Re: Re: RE: Re: [PATCH] ceph: fix potential stray locked folios during umount

From: 李磊

Date: Wed Apr 29 2026 - 10:54:06 EST

> 2026年4月28日 05:52，Viacheslav Dubeyko <Slava.Dubeyko@xxxxxxx> 写道：
>
> 安全提示：此邮件来自公司外部。除非您确认发件人身份可信且邮件内容不含可疑信息，否则请勿回复或转发邮件、点击邮件链接或打开附件。
>
>
> On Sun, 2026-04-26 at 15:38 +0000, 李磊 wrote:
>>
>>>>
>
> <skipped>
>
>>>> I understand your concern. This patch is a truly straightforward workaround.
>>>> So, how about we just abort OSD requests if they take too long to return
>>>> during unmounting ?
>>>
>>> The question here is how to define that OSD requests taking too long time?
>>> Potentially, processing could be really slow for some reason. From one point of
>>> view, if we know that destination OSD is down or we have network partitioning,
>>> then it doesn't make sense to wait to long. I am thinking about potential
>>> checking of number of OSD requests. If this number is going down, then it needs
>>> to wait, otherwise, if this number doesn't change, then it needs to finish the
>>> unmount without waiting.
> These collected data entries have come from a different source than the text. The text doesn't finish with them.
What follows belongs to an exercise in optimizing a design on an open flow for a short achievable clock period and few clock cycles per item; a production flow would make more cautious choices. Only simulation tests tie the RTL to the original design; equivalence was not proved. Power and IR drop assume default switching activity.

===== flow/config.mk =====
export PLATFORM = sky130hd
export DESIGN_NAME = y86_decoder
export DESIGN_NICKNAME = y86_decoder
export VERILOG_FILES = /design/flow/design.v
export SDC_FILE = /design/flow/constraint.sdc
export NUM_CORES = 4
export LEC_CHECK = 0
export CAP_MARGIN = 20
export CORE_MARGIN = 2
export CORE_UTILIZATION = 40
export PLACE_DENSITY = 0.6
export SLEW_MARGIN = 20

===== flow/constraint.sdc =====
create_clock -name core_clock -period 9.0 [get_ports {clk}]
set_input_delay 1.8000 -clock core_clock [delete_from_list [all_inputs] [get_ports {clk}]]
set_output_delay 1.8000 -clock core_clock [all_outputs]
set_load 0.01 [all_outputs]
From an optimization exercise on the open Yosys and OpenROAD flow, aimed at small area and a short achievable clock period; shortcuts taken in it are not production practice.
Where RTL was checked, it was by simulation tests only, not by an equivalence proof against the original.
Function not checked in run 4: the RTL went through the layout flow alone.
Power and IR drop assume default switching activity.

File: flow/config.mk
export PLATFORM = sky130hd
export DESIGN_NAME = zorder_core
export DESIGN_NICKNAME = zorder_core
export VERILOG_FILES = /design/flow/design.v
export SDC_FILE = /design/flow/constraint.sdc
export NUM_CORES = 4
export LEC_CHECK = 0
export CAP_MARGIN = 20
export CORE_MARGIN = 2
export CORE_UTILIZATION = 55
export SLEW_MARGIN = 20
export TNS_END_PERCENT = 0
File: flow/constraint.sdc
create_clock -name core_clock -period 16.0 [get_ports {clk}]
set_input_delay 3.2000 -clock core_clock [delete_from_list [all_inputs] [get_ports {clk}]]
set_output_delay 3.2000 -clock core_clock [all_outputs]
set_load 0.01 [all_outputs]
File: flow/design.v
module zc_decode (
    input  wire        w,
    input  wire [63:0] x,
    output wire        sign,
    output wire [10:0] raw,       
    output wire [10:0] re,        
    output wire        sent,      
    output wire        nan,
    output wire        zero,      
    output wire        ge_bias,   
    output wire        eq_bias    
);
    wire e1_s = &x[30:23];
    wire e1_d = &x[62:52];
    wire e0_s = ~|x[30:23];
    wire e0_d = ~|x[62:52];
    wire s_lo = |x[22:0];
    wire s_hi = |x[51:23];
    wire allones = w ? e1_d : e1_s;
    wire ezero   = w ? e0_d : e0_s;
    wire sig_nz  = s_lo | (w & s_hi);
    assign sign = w ? x[63] : x[31];
    assign raw  = w ? x[62:52] : {3'b000, x[30:23]};
    assign nan  = allones & sig_nz;
    assign zero = ezero & ~sig_nz;
    assign sent = zero | allones;
    wire lo1 = w ? &x[61:52] : &x[29:23];    
    wire top = w ? x[62] : x[30];
    assign ge_bias = top | lo1;
    assign eq_bias = ~top & lo1;
    assign re = sent ? {1'b0, w, w, w, 7'h7F} : raw;
endmodule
Does it make sense?
>>>
>>>>
>>>> Compared to leaving some locked folios in the system, return -EIO to those
>>>> OSD requests which may never return is more reasonable. This is because locked
>>>> folios left behind Cephfs unmount may block kcompactd and render the entire
>>>> system unstable.
>>>>
>>>
>>> I agree. It makes sense. If we know that some OSD requests will never return,
>>> then we need to manage this situation in better way. But how could we detect
>>> that OSD request will never return?
>>>
>>>> Besides, successful unmounting doesn't guarantee dirty buffers are successfully
>>>> written to the backend. For example, when a buffered write returns, the local
>>>> filesystem may encounter bad blocks on the local disk and -EIO is returned to
>>>> the writeback kworkers. Therefore, in our scenario, does it make sense if we
>>>> treat the OSD requests that have been flight for a certain period as failed,
>>>> And return -EIO to the caller?
>>>
>>> This is the main question: how to detect that OSD requests are failed?
>>>
>>> As far as I can see, if an OSD is down and osd_request_timeout is not set (the
>>> default), a stalled write can block unmount indefinitely. I assume that you have
>>> the osd_request_timeout is not set. So, maybe, we need to re-consider the policy
>>> of management the stuck OSD requests during unmount.
>>>
>>> Laggy OSD path: if any request's r_stamp is older than osd_keepalive_timeout,
>>> the OSD goes on a slow_osds list and ceph_con_keepalive() is called, sending a
>>> keepalive byte over TCP. If the TCP connection is silently broken, the keepalive
>>> write will fail, triggering con_fault().
>>>
>>> Timed-out request path: if osd_request_timeout is set (default 0 = disabled),
>>> requests older than that deadline are aborted with -ETIMEDOUT via
>>> abort_request().
>>>
>>> Homeless requests: requests that can't be mapped to any OSD are also checked
>>> against osd_request_timeout.
>>>
>>> The ceph_con_keepalive_expired() uses the timestamp of the last keepalive
>>> acknowledgement (con->last_keepalive_ack) to determine whether the peer has gone
>>> silent beyond interval. When this fires, the connection is considered dead and
>>> con_fault() is triggered.
>>>
>>> So, we need to find a proper approach of finding a good solution from available
>>> functionality.
>>
>> I agree. Instead of waiting for inflight requests infinitely or aborting OSD
>> requests brutally, you prefer a much more elegant way to deal with this dilemma.
>> It’s cool, but it seems complex and more time is needed to fix locked folios leakage
>> on the client nodes. Is there any acceptable short-term scheme?
>
> Have you tried to set up the osd_request_timeout and to see how CephFS kernel
> client will behave afterwards? Will it change anything?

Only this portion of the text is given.